Try this now: Instead of thinking about your breath, see if you can simply feel it. Notice where you sense it most clearly – perhaps the coolness of air entering your nostrils, or the gentle rise and fall of your belly. No need to describe or analyse, just feel.
Don’t worry if you find yourself slipping back into describing mode – this is completely natural and happens to everyone. Simply notice when your mind starts narrating (“now I’m breathing in…”) and gently return to the felt experience. This noticing and returning is part of the practice, not a failure.
Practical Breathing Techniques
The Foundation Technique: Extended Exhale
This is your basic nervous system reset button. The key is making your exhale longer than your inhale.
- Breathe in for 4 counts
- Breathe out for 6 counts
- Repeat 5-10 times
The longer exhale activates your vagus nerve and signals safety to your system.
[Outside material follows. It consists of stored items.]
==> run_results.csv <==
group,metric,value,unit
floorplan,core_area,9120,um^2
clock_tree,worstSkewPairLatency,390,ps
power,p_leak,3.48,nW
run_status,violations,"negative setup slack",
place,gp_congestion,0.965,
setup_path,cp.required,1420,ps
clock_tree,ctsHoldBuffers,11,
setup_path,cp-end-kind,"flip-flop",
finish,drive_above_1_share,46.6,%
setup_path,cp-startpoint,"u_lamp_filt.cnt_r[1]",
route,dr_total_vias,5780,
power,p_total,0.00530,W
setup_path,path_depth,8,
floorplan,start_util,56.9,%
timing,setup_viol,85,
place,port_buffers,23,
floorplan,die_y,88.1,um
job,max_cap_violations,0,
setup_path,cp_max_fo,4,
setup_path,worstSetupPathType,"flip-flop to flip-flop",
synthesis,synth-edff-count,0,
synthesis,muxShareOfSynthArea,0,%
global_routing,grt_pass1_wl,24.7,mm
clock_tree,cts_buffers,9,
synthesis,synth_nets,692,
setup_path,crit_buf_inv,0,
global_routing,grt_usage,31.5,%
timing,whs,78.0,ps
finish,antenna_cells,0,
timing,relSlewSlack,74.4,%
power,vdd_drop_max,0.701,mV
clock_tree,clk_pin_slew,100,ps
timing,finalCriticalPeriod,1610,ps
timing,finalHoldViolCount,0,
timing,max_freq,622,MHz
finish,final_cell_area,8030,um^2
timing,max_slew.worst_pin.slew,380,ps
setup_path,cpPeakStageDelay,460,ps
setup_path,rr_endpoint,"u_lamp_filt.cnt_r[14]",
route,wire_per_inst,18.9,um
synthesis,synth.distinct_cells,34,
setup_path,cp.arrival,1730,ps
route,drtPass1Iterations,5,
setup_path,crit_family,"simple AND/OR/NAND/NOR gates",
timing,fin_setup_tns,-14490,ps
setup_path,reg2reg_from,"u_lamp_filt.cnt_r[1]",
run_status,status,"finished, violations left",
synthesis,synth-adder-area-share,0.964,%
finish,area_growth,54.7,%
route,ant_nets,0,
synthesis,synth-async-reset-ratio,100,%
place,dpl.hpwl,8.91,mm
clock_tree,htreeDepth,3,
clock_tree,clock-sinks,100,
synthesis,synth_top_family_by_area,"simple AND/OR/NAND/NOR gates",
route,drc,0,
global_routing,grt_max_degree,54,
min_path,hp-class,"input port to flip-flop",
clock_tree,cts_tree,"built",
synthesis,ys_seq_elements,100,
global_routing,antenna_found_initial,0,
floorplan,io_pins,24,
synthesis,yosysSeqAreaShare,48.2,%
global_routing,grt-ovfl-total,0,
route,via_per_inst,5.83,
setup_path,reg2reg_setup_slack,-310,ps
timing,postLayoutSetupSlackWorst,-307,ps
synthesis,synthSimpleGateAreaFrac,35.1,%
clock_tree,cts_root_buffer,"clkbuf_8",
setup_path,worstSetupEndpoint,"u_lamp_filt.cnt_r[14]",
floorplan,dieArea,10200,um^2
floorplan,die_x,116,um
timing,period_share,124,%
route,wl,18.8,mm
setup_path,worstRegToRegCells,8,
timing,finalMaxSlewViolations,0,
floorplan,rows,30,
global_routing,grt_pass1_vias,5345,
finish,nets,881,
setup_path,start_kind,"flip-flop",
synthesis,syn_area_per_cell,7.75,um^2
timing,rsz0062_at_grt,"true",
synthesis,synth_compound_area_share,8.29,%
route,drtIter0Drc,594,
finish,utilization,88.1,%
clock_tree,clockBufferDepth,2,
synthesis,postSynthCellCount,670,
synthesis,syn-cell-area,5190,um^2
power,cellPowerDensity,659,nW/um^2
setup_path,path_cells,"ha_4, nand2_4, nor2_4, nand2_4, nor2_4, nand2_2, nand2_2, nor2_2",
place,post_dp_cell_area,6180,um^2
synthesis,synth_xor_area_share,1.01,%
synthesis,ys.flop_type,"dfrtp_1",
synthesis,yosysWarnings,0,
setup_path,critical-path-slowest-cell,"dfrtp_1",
You can adjust the counts to what feels comfortable – the ratio matters more than the specific numbers.
The Physiological Sigh
This technique, also known as the double inhale, is particularly useful when you’re feeling anxious or overwhelmed.
- Take two smaller inhales through your nose (in-in)
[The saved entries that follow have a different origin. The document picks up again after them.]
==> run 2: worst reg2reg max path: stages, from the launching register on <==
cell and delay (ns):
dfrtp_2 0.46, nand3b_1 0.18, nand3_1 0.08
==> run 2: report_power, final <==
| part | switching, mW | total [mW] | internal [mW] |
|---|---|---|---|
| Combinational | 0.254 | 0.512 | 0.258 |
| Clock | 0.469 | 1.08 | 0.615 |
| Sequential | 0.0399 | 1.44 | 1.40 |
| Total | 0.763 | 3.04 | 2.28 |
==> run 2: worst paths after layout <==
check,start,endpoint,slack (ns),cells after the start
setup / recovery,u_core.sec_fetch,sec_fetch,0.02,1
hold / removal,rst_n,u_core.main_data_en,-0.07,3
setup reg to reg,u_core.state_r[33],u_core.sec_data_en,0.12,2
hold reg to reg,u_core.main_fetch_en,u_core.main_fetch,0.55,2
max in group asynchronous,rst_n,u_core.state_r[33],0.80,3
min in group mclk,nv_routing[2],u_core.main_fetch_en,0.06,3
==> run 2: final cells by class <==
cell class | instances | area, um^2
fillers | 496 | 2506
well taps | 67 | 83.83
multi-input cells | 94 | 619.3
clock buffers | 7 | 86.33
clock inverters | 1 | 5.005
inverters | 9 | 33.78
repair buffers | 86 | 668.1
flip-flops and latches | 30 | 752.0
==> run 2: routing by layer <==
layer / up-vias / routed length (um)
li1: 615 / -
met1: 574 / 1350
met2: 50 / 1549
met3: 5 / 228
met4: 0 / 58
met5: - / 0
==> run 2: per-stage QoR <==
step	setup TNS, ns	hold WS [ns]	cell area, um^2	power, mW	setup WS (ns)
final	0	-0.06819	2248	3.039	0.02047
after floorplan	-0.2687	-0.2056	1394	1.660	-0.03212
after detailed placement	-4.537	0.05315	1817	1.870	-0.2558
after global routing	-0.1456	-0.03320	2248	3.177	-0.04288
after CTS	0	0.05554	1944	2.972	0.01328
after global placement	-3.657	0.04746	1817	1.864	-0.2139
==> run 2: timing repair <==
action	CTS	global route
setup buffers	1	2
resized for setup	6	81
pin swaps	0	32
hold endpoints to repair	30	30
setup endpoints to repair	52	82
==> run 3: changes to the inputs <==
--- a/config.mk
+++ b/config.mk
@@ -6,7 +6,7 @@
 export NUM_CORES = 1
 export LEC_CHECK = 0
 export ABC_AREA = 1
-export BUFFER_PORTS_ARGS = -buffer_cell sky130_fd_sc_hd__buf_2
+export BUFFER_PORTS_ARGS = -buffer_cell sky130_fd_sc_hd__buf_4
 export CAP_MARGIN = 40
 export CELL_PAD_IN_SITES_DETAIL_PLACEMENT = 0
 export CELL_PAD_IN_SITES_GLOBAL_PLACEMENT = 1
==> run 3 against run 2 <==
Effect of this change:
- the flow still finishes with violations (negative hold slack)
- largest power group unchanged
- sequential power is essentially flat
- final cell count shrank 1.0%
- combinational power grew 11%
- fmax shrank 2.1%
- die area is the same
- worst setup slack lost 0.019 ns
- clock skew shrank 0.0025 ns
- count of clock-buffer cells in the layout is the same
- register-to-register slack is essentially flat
- Follow with one long exhale through your mouth (out)
- The exhale should be at least twice as long as the combined inhales
The double inhale helps fill your lungs more completely, while the long exhale provides maximum parasympathetic activation.
4-7-8 Breathing
This technique is excellent for falling asleep or deep relaxation.
- Inhale through your nose for 4 counts
- Hold your breath for 7 counts
- Exhale through your mouth for 8 counts
Alternate Nostril Breathing
This balancing technique comes from yoga traditions.
- Use your thumb to close your right nostril, inhale through your left
- Close your left nostril with your ring finger, release your thumb, exhale through your right
- Inhale through your right nostril
- Close your right nostril, release your left, exhale through your left
- This completes one cycle
Box Breathing (4-4-4-4)
Some people find the structure of this technique helpful, though it doesn’t work for everyone.
- Inhale for 4 counts
- Hold for 4 counts
- Exhale for 4 counts
- Hold empty for 4 counts
The key is keeping the counts equal and comfortable. Don’t strain – if 4 is too long, try 3 or even 2.
When Breathing Exercises Feel Uncomfortable
Some people find focused breathing exercises make them feel more anxious, not less. This is completely normal and doesn’t mean you’re doing it wrong.
If breathing exercises feel uncomfortable:
- Start with shorter sessions (30 seconds to 1 minute)
- Keep your eyes open rather than closed
- Focus on exhales only – don’t worry about controlling the inhale
- Try breathing with movement, like gentle walking
- Remember that feeling your breath, not controlling it, is often enough
Sometimes the best approach is simply becoming aware of your natural breathing rhythm without trying to change it at all.
Choosing Your Technique
Different techniques work better in different situations:
- Feeling panicked or overwhelmed: Physiological sigh (double inhale, long exhale)
- General stress or tension: Extended exhale (4 in, 6 out)
- Trouble sleeping or need deep relaxation: 4-7-8 breathing
- Want to build a daily practice or find balance: 5.5 second rhythm or alternate nostril
- Need structure and focus: Box breathing
- Struggling with breathing exercises: Just feeling your natural breath
Making It Practical
You don’t need to set aside special time for breathing (though you can). These techniques work in the moment:
- Before a difficult conversation
- When you notice tension building
- After an argument or stressful situation
- When you’re lying in bed with racing thoughts
- During your commute or while waiting
Remember, your breath is always with you. It’s the most accessible tool you have for communicating with your nervous system and finding your way back to calm.
The goal isn’t perfect breathing – it’s using your breath as a bridge back to your body and out of your worried thoughts. With practice, it becomes as natural as… well, breathing.